These suggestions will be reviewed along with others on Thursday in the German parliament in Berlin, and Kirsch said he expects sweeping approval.

Meanwhile Germany's parliamentary commissioner for the country’s armed forces, Reinhold Robbe, criticized the government, saying help for soldiers is inefficient.

“Anyone who has had something to do with these soldiers knows that they need help very quickly,” he told broadcaster Deutschlandfunk, adding that seeking psychiatric help remains stigmatized in the military. “That must change, he said. "Especially in the Bundeswehr.”

The number of post traumatic stress disorder (PTSD) cases for Bundeswehr soldiers in Afghanistan has risen from 55 in 2006 to 226 in 2008, according to reports from the Süddeutsche Zeitung earlier this month.

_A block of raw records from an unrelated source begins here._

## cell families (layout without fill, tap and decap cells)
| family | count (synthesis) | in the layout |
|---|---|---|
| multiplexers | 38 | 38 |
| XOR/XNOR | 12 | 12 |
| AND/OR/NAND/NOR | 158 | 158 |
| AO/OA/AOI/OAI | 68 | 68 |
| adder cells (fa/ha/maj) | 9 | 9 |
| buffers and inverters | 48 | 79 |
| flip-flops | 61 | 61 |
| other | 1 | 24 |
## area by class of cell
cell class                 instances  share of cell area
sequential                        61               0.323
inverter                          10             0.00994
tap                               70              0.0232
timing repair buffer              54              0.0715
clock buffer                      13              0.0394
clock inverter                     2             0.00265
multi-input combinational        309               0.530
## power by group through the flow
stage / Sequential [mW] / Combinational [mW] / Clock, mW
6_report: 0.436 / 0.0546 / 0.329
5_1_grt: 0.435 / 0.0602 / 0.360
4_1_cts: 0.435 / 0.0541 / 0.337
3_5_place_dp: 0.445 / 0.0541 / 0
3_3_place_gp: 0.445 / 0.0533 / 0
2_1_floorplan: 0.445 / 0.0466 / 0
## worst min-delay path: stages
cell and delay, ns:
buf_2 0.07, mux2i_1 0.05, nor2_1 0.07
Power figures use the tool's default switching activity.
===== src/hw/dppi_consts.svh =====
// Constants for the dual port pixel input: widths, timing counts.
// Assumes inclusion by package and design files alike.
`ifndef DPPI_CONSTS_SVH
`define DPPI_CONSTS_SVH
`define DPPI_COLOR_W 8
`define DPPI_COLOR_MSB 7
`define DPPI_COLOR_LSB 0
`define DPPI_PAIR_W 48
`define DPPI_FIFO_DEPTH 8
`define DPPI_LINE_ACTIVE_CLK 640
`define DPPI_LINE_MIN_CLK 660
`define DPPI_LINE_MAX_CLK 1024
`define DPPI_FRAME_ACTIVE_LINES 1024
`define DPPI_FRAME_MIN_LINES 1030
`define DPPI_FRAME_MAX_LINES 1422
`endif


===== src/hw/dppi_pkg.sv =====
// Types shared by the dual port pixel input design.
// Assumes dppi_consts.svh alongside.
`include "dppi_consts.svh"
package dppi_pkg;
  typedef logic [`DPPI_COLOR_W-1:0] dppi_color_type;
  typedef logic [`DPPI_PAIR_W-1:0] dppi_pair_type;
  typedef enum logic [2:0] {
    dppi_st_idle = 3'h1,
    dppi_st_line = 3'h2,
    dppi_st_blank = 3'h4
  } dppi_state_type;
endpackage : dppi_pkg


===== src/hw/dppi_fifo.sv =====
// Small FIFO holding pixel pairs, width and depth as parameters.
// Assumes one clock and synchronous active-high reset; read data registered.
`timescale 1ns/1ns
module dppi_fifo #(
  parameter int WIDTH = 48,
  parameter int DEPTH = 8
) (
  input wire logic clk_sys,
  input wire logic reset,
  input wire logic in_valid,
  output logic in_ready,
  input wire logic [WIDTH-1:0] in_data,
  output logic out_valid,
  input wire logic out_ready,
  output logic [WIDTH-1:0] out_data
);
  localparam int AW = $clog2(DEPTH);
  logic [WIDTH-1:0] mem_q [DEPTH];
  logic [AW-1:0] wr_q, wr_d, rd_q, rd_d;
  logic [AW:0] cnt_q, cnt_d;
  logic [WIDTH-1:0] dout_q, dout_d;
  logic ov_q, ov_d;
  logic push, pop;
  always_comb begin
    // Output register counts as one slot outside the memory
    push = in_valid && (cnt_q != (AW+1)'(DEPTH));
    pop = (cnt_q != '0) && (!ov_q || out_ready);
    wr_d = push ? wr_q + AW'(1) : wr_q;
    rd_d = pop ? rd_q + AW'(1) : rd_q;
    cnt_d = cnt_q + (AW+1)'(push) - (AW+1)'(pop);
    dout_d = pop ? mem_q[rd_q] : dout_q;
    ov_d = pop ? 1'b1 : (out_ready ? 1'b0 : ov_q);
  end
  always_ff @(posedge clk_sys) begin
    if (push) begin
      mem_q[wr_q] <= in_data;
    end
    if (reset) begin
      wr_q <= '0;
      rd_q <= '0;
      cnt_q <= '0;
      dout_q <= '0;
      ov_q <= 1'b0;
    end else begin
      wr_q <= wr_d;
      rd_q <= rd_d;
      cnt_q <= cnt_d;
      dout_q <= dout_d;
      ov_q <= ov_d;
    end
  end
  assign in_ready = (cnt_q != (AW+1)'(DEPTH));
  assign out_valid = ov_q;
  assign out_data = dout_q;
endmodule : dppi_fifo


===== src/hw/dppi_input.sv =====
// Dual port pixel input: samples odd/even colour ports on the pixel link clock.
// Assumes link pins are asynchronous to clk_sys and slower than half its rate.
`timescale 1ns/1ns
`include "dppi_consts.svh"
module dppi_input (
  input wire logic clk_sys,
  input wire logic reset,
  input wire logic pixel_clock,
  input wire logic pixel_window_strobe,
  input wire dppi_pkg::dppi_color_type odd_red_bits,
  input wire dppi_pkg::dppi_color_type odd_green_bits,
  input wire dppi_pkg::dppi_color_type odd_blue_bits,
  input wire dppi_pkg::dppi_color_type even_red_bits,
  input wire dppi_pkg::dppi_color_type even_green_bits,
  input wire dppi_pkg::dppi_color_type even_blue_bits,
  output logic pair_valid,
  input wire logic pair_ready,
  output dppi_pkg::dppi_pair_type pair_data,
  output logic [10:0] pair_column_q,
  output logic [10:0] pair_row_q,
  output logic line_length_error_q,
  output logic frame_length_error_q,
  output logic overflow_q
);
  import dppi_pkg::*;
  // Two-stage synchronisers; stage one feeds only stage two
  logic [49:0] s1_q, s2_q;
  logic ck_prev_q;
  logic de_prev_q, de_prev_d;
  dppi_state_type st_q, st_d;
  logic [10:0] hclk_q, hclk_d;
  logic [10:0] hact_q, hact_d;
  logic [10:0] col_q, col_d;
  logic [10:0] row_q, row_d;
  logic [10:0] vline_q, vline_d;
  logic lerr_d, ferr_d, ovf_d;
  logic [10:0] pcol_d, prow_d;
  logic rise, de_s, push, f_ready;
  dppi_pair_type pair_in;
  always_ff @(posedge clk_sys) begin
    if (reset) begin
      s1_q <= '0;
      s2_q <= '0;
      ck_prev_q <= 1'b0;
    end else begin
      s1_q <= {pixel_clock, pixel_window_strobe, odd_red_bits, odd_green_bits,
               odd_blue_bits, even_red_bits, even_green_bits, even_blue_bits};
      s2_q <= s1_q;
      ck_prev_q <= s2_q[49];
    end
  end
  // Data passes the same stages as the clock; the link must hold data around its edge
  assign rise = s2_q[49] && !ck_prev_q;
  assign de_s = s2_q[48];
  // Odd pixel in the upper half, bit order kept MSB..LSB
  assign pair_in = s2_q[47:0];
  assign push = rise && de_s;
  always_comb begin
    st_d = st_q;
    de_prev_d = de_prev_q;
    hclk_d = hclk_q;
    hact_d = hact_q;
    col_d = col_q;
    row_d = row_q;
    vline_d = vline_q;
    lerr_d = line_length_error_q;
    ferr_d = frame_length_error_q;
    ovf_d = overflow_q || (push && !f_ready);
    pcol_d = pair_column_q;
    prow_d = pair_row_q;
    if (rise) begin
      de_prev_d = de_s;
      // Horizontal counts are in link clocks
      hclk_d = (hclk_q == 11'h7ff) ? hclk_q : hclk_q + 11'h001;
      if (push) begin
        hact_d = hact_q + 11'h001;
        // Column of the odd pixel: 1, 3, 5 ...
        col_d = col_q + 11'h002;
        pcol_d = col_q;
        prow_d = row_q;
      end
      unique case (st_q)
        dppi_st_idle: begin
          if (de_s && !de_prev_q) begin
            st_d = dppi_st_line;
            hclk_d = 11'h001;
            hact_d = 11'h001;
            col_d = 11'h003;
            pcol_d = 11'h001;
            row_d = 11'h001;
            prow_d = 11'h001;
            vline_d = 11'h001;
          end
        end
        dppi_st_line: begin
          if (!de_s) begin
            st_d = dppi_st_blank;
            lerr_d = lerr_d || (hact_q != 11'(`DPPI_LINE_ACTIVE_CLK));
          end
        end
        dppi_st_blank: begin
          if (de_s) begin
            // Line ended: period check and new line, counted in lines
            st_d = dppi_st_line;
            lerr_d = lerr_d || (hclk_q < 11'(`DPPI_LINE_MIN_CLK))
                     || (hclk_q > 11'(`DPPI_LINE_MAX_CLK));
            hclk_d = 11'h001;
            hact_d = 11'h001;
            col_d = 11'h003;
            pcol_d = 11'h001;
            vline_d = vline_q + 11'h001;
            if (row_q == 11'(`DPPI_FRAME_ACTIVE_LINES)) begin
              // New frame; total line count judged here
              ferr_d = ferr_d || (vline_q < 11'(`DPPI_FRAME_MIN_LINES))
                       || (vline_q > 11'(`DPPI_FRAME_MAX_LINES));
              row_d = 11'h001;
              vline_d = 11'h001;
            end else begin
              row_d = row_q + 11'h001;
            end
            prow_d = row_d;
          end else if (hclk_q == 11'h7ff) begin
            // Long blank within the vertical interval counts whole lines
            hclk_d = 11'h000;
            vline_d = vline_q + 11'h001;
          end
        end
      endcase
    end
  end
  always_ff @(posedge clk_sys) begin
    if (reset) begin
      st_q <= dppi_st_idle;
      de_prev_q <= 1'b0;
      hclk_q <= '0;
      hact_q <= '0;
      col_q <= '0;
      row_q <= '0;
      vline_q <= '0;
      line_length_error_q <= 1'b0;
      frame_length_error_q <= 1'b0;
      overflow_q <= 1'b0;
      pair_column_q <= '0;
      pair_row_q <= '0;
    end else begin
      st_q <= st_d;
      de_prev_q <= de_prev_d;
      hclk_q <= hclk_d;
      hact_q <= hact_d;
      col_q <= col_d;
      row_q <= row_d;
      vline_q <= vline_d;
      line_length_error_q <= lerr_d;
      frame_length_error_q <= ferr_d;
      overflow_q <= ovf_d;
      pair_column_q <= pcol_d;
      pair_row_q <= prow_d;
    end
  end
  // Full 8-bit words pass unaltered, so all 2^24 colours survive
  dppi_fifo #(
    .WIDTH(`DPPI_PAIR_W),
    .DEPTH(`DPPI_FIFO_DEPTH)
  ) u_fifo (
    .clk_sys(clk_sys),
    .reset(reset),
    .in_valid(push),
    .in_ready(f_ready),
    .in_data(pair_in),
    .out_valid(pair_valid),
    .out_ready(pair_ready),
    .out_data(pair_data)
  );
endmodule : dppi_input


===== config.mk =====
export PLATFORM = sky130hd
export DESIGN_NAME = dppi_input
export DESIGN_NICKNAME = d
export VERILOG_FILES = /design/src/hw/dppi_pkg.sv /design/src/hw/dppi_fifo.sv /design/src/hw/dppi_input.sv
export VERILOG_INCLUDE_DIRS = /design/src /design/src/hw
export SDC_FILE = /design/constraint.sdc
export NUM_CORES = 1
export LEC_CHECK = 0
export BUFFER_PORTS_ARGS = -buffer_cell sky130_fd_sc_hd__buf_2
export CAP_MARGIN = 20
export CORE_AREA = 2 2 211 213
export CTS_CLUSTER_SIZE = 10
export DETAILED_ROUTE_END_ITERATION = 10
export DIE_AREA = 0 0 213 215
export PLACE_DENSITY = 0.72
export SYNTH_ARGS = -nofsm -noshare
export SYNTH_HDL_FRONTEND = slang
export SYNTH_SLANG_ARGS = --single-unit

===== constraint.sdc =====
create_clock -name clk_sys -period 6.8 [get_ports clk_sys]
set_input_delay 0.34 -clock clk_sys [delete_from_list [all_inputs] [get_ports clk_sys]]
set_output_delay 0.34 -clock clk_sys [all_outputs]
set_load 0.01 [all_outputs]

# [Yosys cells after proc, flatten, opt, wreduce, memory -nomap -nowiden]
# Memory sizes are Yosys's and may differ from the RTL's. A register that Yosys moved wholly into a read port is not among the register bits.
# Index checks and enable logic that the tools add are counted.
[classes] addsub=9 order_cmp=4 n_eq_ne=11 n_mux=40 n_reduce_logical=26
[op_table] cell="11-bit 2-to-1 mux" n=22
[op_table] cell="11-bit case mux with 2 select lines" n=7
[op_table] cell="11-bit by 1-bit adder with 11-bit output, second input constant" n=4
[op_table] cell="11-bit equality test, second input constant" n=2
[op_table] cell="11-bit greater-than comparator, second input constant" n=2
[op_table] cell="4-bit AND reduction" n=5
[op_table] cell="11-bit by 2-bit adder with 11-bit output, second input constant" n=1
[op_table] cell="11-bit by 10-bit < comparator with 1-bit output, second input constant" n=1
[op_table] cell="11-bit < comparator, second input constant" n=1
[op_table] cell="11-bit by 10-bit != test with 1-bit output, second input constant" n=1
[op_table] cell="3-bit 2-to-1 mux" n=3
[op_table] cell="3-bit case mux with 3 select lines" n=1
[op_table] cell="1-bit logical OR" n=7
[op_table] cell="3-bit by 1-bit adder with 3-bit output, second input constant" n=2
[op_table] cell="1-bit logical AND" n=6
[op_table] cell="1-bit 2-to-1 mux" n=6
[op_table] cell="2-bit != test, second input constant" n=3
[op_table] cell="2-bit nonzero test" n=3
[op_table] cell="4-bit by 1-bit adder with 4-bit output" n=1
[op_table] cell="1-bit zero test" n=4
[op_table] cell="4-bit != test, second input constant" n=1
[op_table] cell="4-bit nonzero test" n=1
[op_table] cell="4-bit by 1-bit subtractor with 4-bit output" n=1
[op_table] cell="3-bit by 1-bit equality test with 1-bit output, second input constant" n=1
[op_table] cell="4 further kinds" n=4
[word_totals] register_bits=196 mem_bits_rw=384 word_cells=110 memories=1
[mem_list] name="u_fifo.mem_q" depth=8 word_bits=48 read_ports=1 rd_clocked_by_memory_dff=1 write_ports=1 line="dppi_fifo.sv:18" source="logic [WIDTH-1:0] mem_q [DEPTH];"

# [Logic depth before layout (Yosys ltp)]
[depth] word_depth=6 ltp_mapped=12

# [Modules after synthesis]
# From an unflattened synthesis, not the netlist that was laid out.
[hier_totals] cells_unflattened=1654 area_unflattened_um2=23615.1
[by_module_without_submodules] module="dppi_fifo" instances=1 cells_per_inst=897 area_per_inst_um2=16600.9
[by_module_without_submodules] module="dppi_input" instances=1 cells_per_inst=757 area_per_inst_um2=7014.2

# [Worst setup path before layout]
# OpenSTA, ideal clock, no wires.
[synth_path] path_type="register to register" from="register s2_q[48]" to="memory u_fifo.mem_q[0][0], enable pin" setup_time_ns=0.513 t_arrival_ns=4.533 t_required_ns=6.287 setup_slack_ns=1.754 path_stages_with_launch=6 n_path_buf=1 period_less_slack_ns=5.046 cell_sequence="dfxtp_1 > nand3b_1 > clkbuf_1 > a21oi_1 > nand2b_1 > nor3_1"
[synth_between] elab_chain_cells=4
[synth_lines] element="start: declaration" line="dppi_input.sv:27" source="logic [49:0] s1_q, s2_q;"
[synth_lines] element="start signal: assignment" line="dppi_input.sv:48" source="s2_q <= s1_q;"
[synth_lines] element="1-bit logical AND" line="dppi_input.sv:57" source="assign push = rise && de_s;"
[synth_lines] element="1-bit logical AND" line="dppi_fifo.sv:26" source="push = in_valid && (cnt_q != (AW+1)'(DEPTH));"
[synth_lines] element="1-bit 2-to-1 mux" line="dppi_fifo.sv:35" source="if (push) begin"
[synth_lines] element="1-bit 2-to-1 mux (implied by the code)" line="dppi_fifo.sv:36" source="mem_q[wr_q] <= in_data;"
[synth_lines] element="end: declaration" line="dppi_fifo.sv:18"
# No other way between the ends.

# [Worst setup path in the final report]
[layout_path] from="register s2_q[48]" to="memory u_fifo.mem_q[5][15], enable pin"
# Same word-level chain as after synthesis.

==> results.txt <==
The area fraction of the dominant cell type after synthesis is 48.9%. STA classifies the critical path endpoint as a flip-flop. The flop and latch count out of synthesis is 628.

The path class of the lowest-slack min-delay path is input port to flip-flop. Of the cells placed in the final design, the portion with a size suffix greater than 1 is 20.4%. The post-CTS setup-driven buffer insertion count is 0.

The areal power density over the cells came out at 344 nW/µm². After synthesis, the largest family of logic cells by area is multiplexers. For this run, the post-layout net count is 1785. Summed over all layers, the routed wires come to 48100 µm.

The critical path is of the flip-flop to flip-flop type. The register clock-pin slew on the reported worst setup and hold paths is 50 ps. The global-route usage over all layers came out at 21.5%. The met3 track utilization from global routing came out at 3.57%. The number of clock buffers inserted by TritonCTS came out at 73. Ranked by total cell area, the synthesized netlist is headed by sky130_fd_sc_hd__edfxtp_1 49%, sky130_fd_sc_hd__dfxtp_1 21%, sky130_fd_sc_hd__mux4_2 9.2%. Counting distinct cell types in the post-synthesis netlist gives 77. For this configuration, the core starts out at a cell density of 54.0%.

The run finished with clean final reports. The most heavily used metal layer in global routing is met2. The first detailed-routing pass ran for 8 iterations. The clock passes through at most 3 buffers.

For met2 alone, demand over resource in global routing was 35.6%. The area of the core came out at 43600 µm². In the routed design, unresolved DRC markers number 0. After Yosys synthesis, XOR and XNOR cells account for 0.594% of the synthesized area.

Using the TritonRoute via totals, the vias-per-cell ratio works out to 5.71. The largest single stage delay on the critical path is 720 ps. The slew at the pin with the worst max-slew slack is 1100 ps. The final-report setup violation count is 0. After synthesis, the mean cell area works out to 15.3 µm². The count of instances resized after the clock tree is built came out at 0. The synthesized design contains 384 enable-type register cells.

STA classifies the critical path startpoint as a flip-flop. The post-detailed-placement half-perimeter wirelength is 26100 µm. The synthesis-to-layout area growth is 16.4%. Setup repair after global routing left no endpoint under its margin. The max-capacitance violation count came out at 0. The biggest area contributor in the post-synthesis netlist is sky130_fd_sc_hd__edfxtp_1. The post-layout worst setup margin is 3440 ps. The number of I/O pins is 127. After layout, the minimum clock period comes to 3360 ps. The synthesized net count came out at 1607. The worst-path maximum fanout is 40. The data arrival at the endpoint of the critical path came out at 3560 ps. The global placement routability congestion came out at 0.865.

The floorplan row count came out at 77. The synthesized netlist occupies a cell area of 23600 µm². The routed length per placed instance is 20.4 µm. The number of max-slew violations in the final report came to 0. The critical path goes through nand3b_1 -> buf_4 -> a21oi_1 -> nand2_1 -> nor2_4 -> buf_4.

The later-pin clock latency in the skew report came out at 590 ps. Measured along the x axis, the die boundary spans 213 µm. The fraction of the mapped netlist area in adder cells came out at 0.934%. The worst-case vdd ir drop came out at 0.263 mV.

The proportion of synthesized area in mux cells came out at 11.4%. Entering global routing, the biggest net connects 77 pins. The required time reported for the critical path endpoint is 7000 ps. The share of synthesized registers carrying an async set or reset came out at 0%. The hold buffer count at CTS came out at 48.

The die area is 45800 µm². Among all stages on the critical path, the largest delay is contributed by sky130_fd_sc_hd__dfxtp_1. At the placement stage, the worst setup path has a slack of 3430 ps. The share of the synthesized area in compound gates (AO/OA/AOI/OAI) is 6.14%.

The setup skew after layout came out at 20.3 ps. The final clock period utilization by the worst path came out at 49.4%. The overflow left after global routing came out at 0. The count of nets left with antenna violations once routing finished came out at 0.

The number of antenna violations at the first check in global routing is 0. The number of sinks handled by clock tree synthesis came out at 628. For this design the static power due to leakage is 0.00929 µW. The floorplan die height is 215 µm. The highest clock frequency the design can meet came out at 0.297 GHz. The maximum level of the CTS H-tree came out at 3. The root buffer cell chosen for the clock tree is sky130_fd_sc_hd__clkbuf_16. In this design, the critical path's most frequently occurring cell is sky130_fd_sc_hd__buf_4. The number of global-route vias before repair is 13600. For met1 alone, demand over resource in global routing was 29.1%. The library cells used most frequently in the layout, excluding fill and tap cells, are 384 x sky130_fd_sc_hd__edfxtp_1, 241 x sky130_fd_sc_hd__dfxtp_1, 125 x sky130_fd_sc_hd__buf_2. The number of hold violations in the final report is 0. The total of buffers placed on input and output ports came out at 126.

Of the total synthesized cell area, the portion taken by AND, OR, NAND and NOR gates is 9.34%. The routed via count came out at 13500. The cell area after placement is 24800 µm². The cell count after placement came out at 2182. The number of DRC markers in iteration 0 came out at 1176. The area of all placed cells without fillers came out at 27400 µm². The total negative setup slack is 0 ps. The post-synthesis instance total came out at 1537. The primary flip-flop cell chosen by synthesis mapping is sky130_fd_sc_hd__edfxtp_1.

The number of warning messages in the yosys log came out at 0. The global-route wire length before repair is 75800 µm. The antenna diode count came out at 0.

The count of placed standard cells in the final layout, fillers left out is 2363. The post-synthesis sequential area ratio is 69.6%. The library cell used most frequently in the layout, excluding fill and tap cells, is sky130_fd_sc_hd__edfxtp_1.

TritonCTS built the clock tree. The worst-case headroom to the max-slew limit came out at 27.0%.
-- through the flow --
step	power, µW	hold slack, ps	utilization (%)
finish	9430	24.4	62.9
global route	9820	12.7	62.9
CTS	9520	0.631	62.8
detailed placement	5960	421	56.8
global placement	5930	416	56.8
floorplan	5500	414	-
-- flip-flops by register name (all words and copies together) (netlist names), 3 cells and up --
name / cells
u_fifo.out_data: 48
u_fifo.wr_q: 3
row_q: 11
vline_q: 11
hact_q: 11
col_q: 11
st_q: 3
pair_column_q: 11
s2_q: 50
s1_q: 50
pair_row_q: 11
u_fifo.mem_q: 384
u_fifo.rd_q: 3
u_fifo.cnt_q: 4
hclk_q: 11
-- final cells by class --
class | instances | area [µm²]
fillers | 3110 | 16200
repair buffers | 196 | 1310
well taps | 592 | 741
clock inverters | 4 | 35.0
clock buffers | 127 | 2100
flip-flops and latches | 628 | 16400
inverters | 15 | 56.3
multi-input cells | 801 | 6770
-- Yosys cell counts (6+ instances only) --
library cell,n
sky130_fd_sc_hd__edfxtp_1,384
sky130_fd_sc_hd__dfxtp_1,244
sky130_fd_sc_hd__nor2b_1,106
sky130_fd_sc_hd__nor2_1,105
sky130_fd_sc_hd__mux4_2,96
sky130_fd_sc_hd__nand2_1,62
sky130_fd_sc_hd__a21oi_1,56
sky130_fd_sc_hd__clkbuf_1,53
sky130_fd_sc_hd__a211oi_1,52
sky130_fd_sc_hd__mux2i_1,52
sky130_fd_sc_hd__nand3_1,32
sky130_fd_sc_hd__o21ai_0,27
sky130_fd_sc_hd__buf_2,24
sky130_fd_sc_hd__nor3_1,21
sky130_fd_sc_hd__ha_1,16
sky130_fd_sc_hd__a311oi_1,15
sky130_fd_sc_hd__inv_1,15
sky130_fd_sc_hd__nand2b_1,12
sky130_fd_sc_hd__a31oi_1,11
sky130_fd_sc_hd__buf_1,11
sky130_fd_sc_hd__nand4_1,9
sky130_fd_sc_hd__or3_1,9
sky130_fd_sc_hd__xnor2_1,8
sky130_fd_sc_hd__xor2_1,8
sky130_fd_sc_hd__o211ai_1,7
sky130_fd_sc_hd__and3_1,6
sky130_fd_sc_hd__and4_1,6
sky130_fd_sc_hd__nor4_1,6
-- final timing paths --
check,from,endpoint,slack (ps),depth (start not counted)
hold / removal,odd_green_bits[5],s1_q[37],20,2
setup reg to reg,s2_q[48],u_fifo.mem_q[5][15],3440,6
setup / recovery,s2_q[48],u_fifo.mem_q[5][15],3440,6
hold reg to reg,s1_q[31],s2_q[31],430,1
-- metal layers --
metal,wire (µm),part of all wire [%]
met1,20900,43
met2,23800,49
met3,2410,5.0
met4,967,2.0
met5,0,0
-- worst max-delay path, delay by kind of cell, from the launching register on --
family	cells	cell delay (ps)
AOI/OAI and AO/OA	1	490
buffers and inverters	2	920
and+or+nand+nor	3	820
DFF	1	720
-- logic make-up after synthesis --
| kind of cell | count (synthesis) |
|---|---|
| mux | 149 |
| compound gates | 210 |
| buf+inv | 108 |
| fa+ha+maj | 17 |
| simple gates | 409 |
| flops | 628 |
| xor+xnor | 16 |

Symptoms like depression and addiction are effecting soldiers who struggle to return to normal life after their service in the dangerous country, the paper reported.

The paper estimated that the number of unreported cases could be high, because previous Defense Ministry figures stated that less than one percent of German soldiers suffered from PTSD, meanwhile American and Scandinavian troops report a rate of between four and five percent.

The German Bundestag, or lower house of parliament, voted in October to extend Germany's participation in Afghanistan and increase the number of soldiers deployed there to 4,500. Most of the troops are stationed in northern Afghanistan, and have become the target of an increasing number of insurgent attacks as part of the NATO International Security Assistance Force (ISAF) mission there.